First of all: Thanks to both of you.

Concerning pavanramkumar answer's point 1) and 3) :
It was just an extremely minimal sample. In fact, I like to run it on 150predictors and about 100MB+ of input data.

I will consider your point 2).

Just to be on the same page, I like to give you now more data because it seems relevant to not be minimal anymore:

Download this file first and extract it in your python working dir:
glmnetPy.zip

It is still just 10KB. (10predictors, 218steps, still very minimal). If your answers depend on the amount of input data, I can give you even more input data.
I still get nans for this (or zeros).

Can you reproduce? Any ideas? (apart from pavanramkumar-point (2), which I will still try)

@pavanramkumar @jasmainak
All 3 points are now incorporated in the script: More data, standardize, less zeros in y. However, it still returns nans oder 0.

sc = StandardScaler()
Xsc = sc.fit_transform(X.to_numpy())
ysc = y.to_numpy().flatten()

Any idea is appreciated. If you think this can be tested/improved better with more input data, please let me know.

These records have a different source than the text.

===== src/rtl/foc_pwm_dt_nch.sv =====
// foc_pwm_dt_nch
//   Multi-channel complementary PWM generator. It has runtime dead time,
//   shadowed compare registers and a latched brake. All bridge legs share
//   one carrier counter. Compare and dead-time updates move from the shadow
//   registers to the active registers only at the carrier boundary.
//
// Ports
//   clk, rstn       : clock, asynchronous active-low reset
//   cnt, cnt_zero   : carrier count and one-cycle period-boundary strobe
//   comp1, comp2    : per-channel compare pairs, channel i at [i*PWM_WIDTH +: PWM_WIDTH]
//   dead_time       : requested dead time in clk cycles
//   load, load_ack  : shadow capture request / pulse on transfer to active
//   brake, brake_clr: fault input (active high) / clear of the latched fault
//   fault           : latched brake status
//   PWM_H, PWM_L    : high-side / low-side gate pins
module foc_pwm_dt_nch #(
  parameter int unsigned PWM_WIDTH         = 16,
  parameter int unsigned CH_NUM            = 3,
  parameter int unsigned DT_WIDTH          = 10,
  parameter int unsigned DEAT_TIME_RST     = 100,
  parameter logic        PWMH_ACTIVE_LEVEL = 1'b1,
  parameter logic        PWML_ACTIVE_LEVEL = 1'b1
) (
  input  logic                        clk,
  input  logic                        rstn,
  input  logic [PWM_WIDTH-1:0]        cnt,
  input  logic                        cnt_zero,
  input  logic [CH_NUM*PWM_WIDTH-1:0] comp1,
  input  logic [CH_NUM*PWM_WIDTH-1:0] comp2,
  input  logic [DT_WIDTH-1:0]         dead_time,
  input  logic                        load,
  output logic                        load_ack,
  input  logic                        brake,
  input  logic                        brake_clr,
  output logic                        fault,
  output logic [CH_NUM-1:0]           PWM_H,
  output logic [CH_NUM-1:0]           PWM_L
);

  localparam int unsigned CW = CH_NUM * PWM_WIDTH;

  typedef enum logic [1:0] {
    HOLD_L   = 2'd0,
    HOLD_H   = 2'd1,
    CHANGE_H = 2'd2,
    CHANGE_L = 2'd3
  } state_t;

  logic [CW-1:0]       sh_c1, sh_c2, c1_act, c2_act;
  logic [DT_WIDTH-1:0] sh_dt, dt_act;
  logic                pending;
  logic [CH_NUM-1:0]   req, h_reg, l_reg;
  state_t              state [CH_NUM];
  logic [DT_WIDTH-1:0] dcnt  [CH_NUM];

  // The dead-time gap is finished once dcnt has reached dt_act-1. The compare is
  // done one bit wider so that dt_act==0 does not underflow and a dt_act that
  // shrinks below dcnt ends the gap on the next cycle.
  function automatic logic dt_reached(input logic [DT_WIDTH-1:0] d,
                                      input logic [DT_WIDTH-1:0] dt);
    return ({1'b0, d} + (DT_WIDTH+1)'(1)) >= {1'b0, dt};
  endfunction

  // Shadow capture and the transfer to active at the carrier boundary.
  // A load in the cnt_zero cycle bypasses the shadow.
  always_ff @(posedge clk or negedge rstn) begin
    if (!rstn) begin
      sh_c1    <= '0;
      sh_c2    <= '0;
      sh_dt    <= '0;
      c1_act   <= '0;
      c2_act   <= '0;
      dt_act   <= DT_WIDTH'(DEAT_TIME_RST);
      pending  <= 1'b0;
      load_ack <= 1'b0;
    end else begin
      load_ack <= 1'b0;
      if (load) begin
        sh_c1 <= comp1;
        sh_c2 <= comp2;
        sh_dt <= dead_time;
      end
      if (cnt_zero && (load || pending)) begin
        c1_act   <= load ? comp1 : sh_c1;
        c2_act   <= load ? comp2 : sh_c2;
        dt_act   <= load ? dead_time : sh_dt;
        pending  <= 1'b0;
        load_ack <= 1'b1;
      end else if (load) begin
        pending <= 1'b1;
      end
    end
  end

  // Per-channel demand: 1 = high side, 0 = low side.
  always_comb begin
    req = '0;
    for (int i = 0; i < CH_NUM; i++) begin
      req[i] = (cnt <= c1_act[i*PWM_WIDTH +: PWM_WIDTH]) ^
               (cnt <= c2_act[i*PWM_WIDTH +: PWM_WIDTH]);
    end
  end

  // Latched brake. A clear is ignored while brake is still asserted.
  always_ff @(posedge clk or negedge rstn) begin
    if (!rstn)          fault <= 1'b0;
    else if (brake)     fault <= 1'b1;
    else if (brake_clr) fault <= 1'b0;
  end

  // Dead-time FSM per leg. A brake or a fault parks the leg in CHANGE_L so
  // that the low side returns only after a full dead time.
  always_ff @(posedge clk or negedge rstn) begin
    if (!rstn) begin
      h_reg <= '0;
      l_reg <= '0;
      for (int i = 0; i < CH_NUM; i++) begin
        state[i] <= CHANGE_L;
        dcnt[i]  <= '0;
      end
    end else begin
      for (int i = 0; i < CH_NUM; i++) begin
        if (fault || brake) begin
          state[i] <= CHANGE_L;
          dcnt[i]  <= '0;
          h_reg[i] <= 1'b0;
          l_reg[i] <= 1'b0;
        end else begin
          unique case (state[i])
            HOLD_L: if (req[i]) begin
              l_reg[i] <= 1'b0;
              if (dt_act == '0) begin
                state[i] <= HOLD_H;
                h_reg[i] <= 1'b1;
              end else begin
                state[i] <= CHANGE_H;
                dcnt[i]  <= '0;
              end
            end
            HOLD_H: if (!req[i]) begin
              h_reg[i] <= 1'b0;
              if (dt_act == '0) begin
                state[i] <= HOLD_L;
                l_reg[i] <= 1'b1;
              end else begin
                state[i] <= CHANGE_L;
                dcnt[i]  <= '0;
              end
            end
            CHANGE_H: begin
              if (!req[i]) begin
                state[i] <= HOLD_L;
                l_reg[i] <= 1'b1;
              end else if (dt_reached(dcnt[i], dt_act)) begin
                state[i] <= HOLD_H;
                h_reg[i] <= 1'b1;
              end else begin
                dcnt[i] <= dcnt[i] + DT_WIDTH'(1);
              end
            end
            CHANGE_L: begin
              if (req[i]) begin
                state[i] <= HOLD_H;
                h_reg[i] <= 1'b1;
              end else if (dt_reached(dcnt[i], dt_act)) begin
                state[i] <= HOLD_L;
                l_reg[i] <= 1'b1;
              end else begin
                dcnt[i] <= dcnt[i] + DT_WIDTH'(1);
              end
            end
            default: begin
              state[i] <= CHANGE_L;
              dcnt[i]  <= '0;
              h_reg[i] <= 1'b0;
              l_reg[i] <= 1'b0;
            end
          endcase
        end
      end
    end
  end

  // Pin drive. The brake masks the pins combinationally so that the fault
  // acts in the same cycle.
  always_comb begin
    PWM_H = '0;
    PWM_L = '0;
    for (int i = 0; i < CH_NUM; i++) begin
      PWM_H[i] = (h_reg[i] && !brake && !fault) ? PWMH_ACTIVE_LEVEL : ~PWMH_ACTIVE_LEVEL;
      PWM_L[i] = (l_reg[i] && !brake && !fault) ? PWML_ACTIVE_LEVEL : ~PWML_ACTIVE_LEVEL;
    end
  end

endmodule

@titipata do you have time to investigate what is going on?

@jasmainak I will try to investigate by the end of this week.

hi everyone! I'm trying out your library and having similar issues trying to fit a regularized Gamma GLM. My predictions are all nan most of the time, I'm trying out different settings for the learning_rate, tol and iterations, but it seems tough to get something that makes sense. Any tips on this one? I'm going to check whether similar libraries in R also suffer from this issue with my dataset. Thanks for any advice!

ummm ... do you mind sharing your data and a small snippet of your code?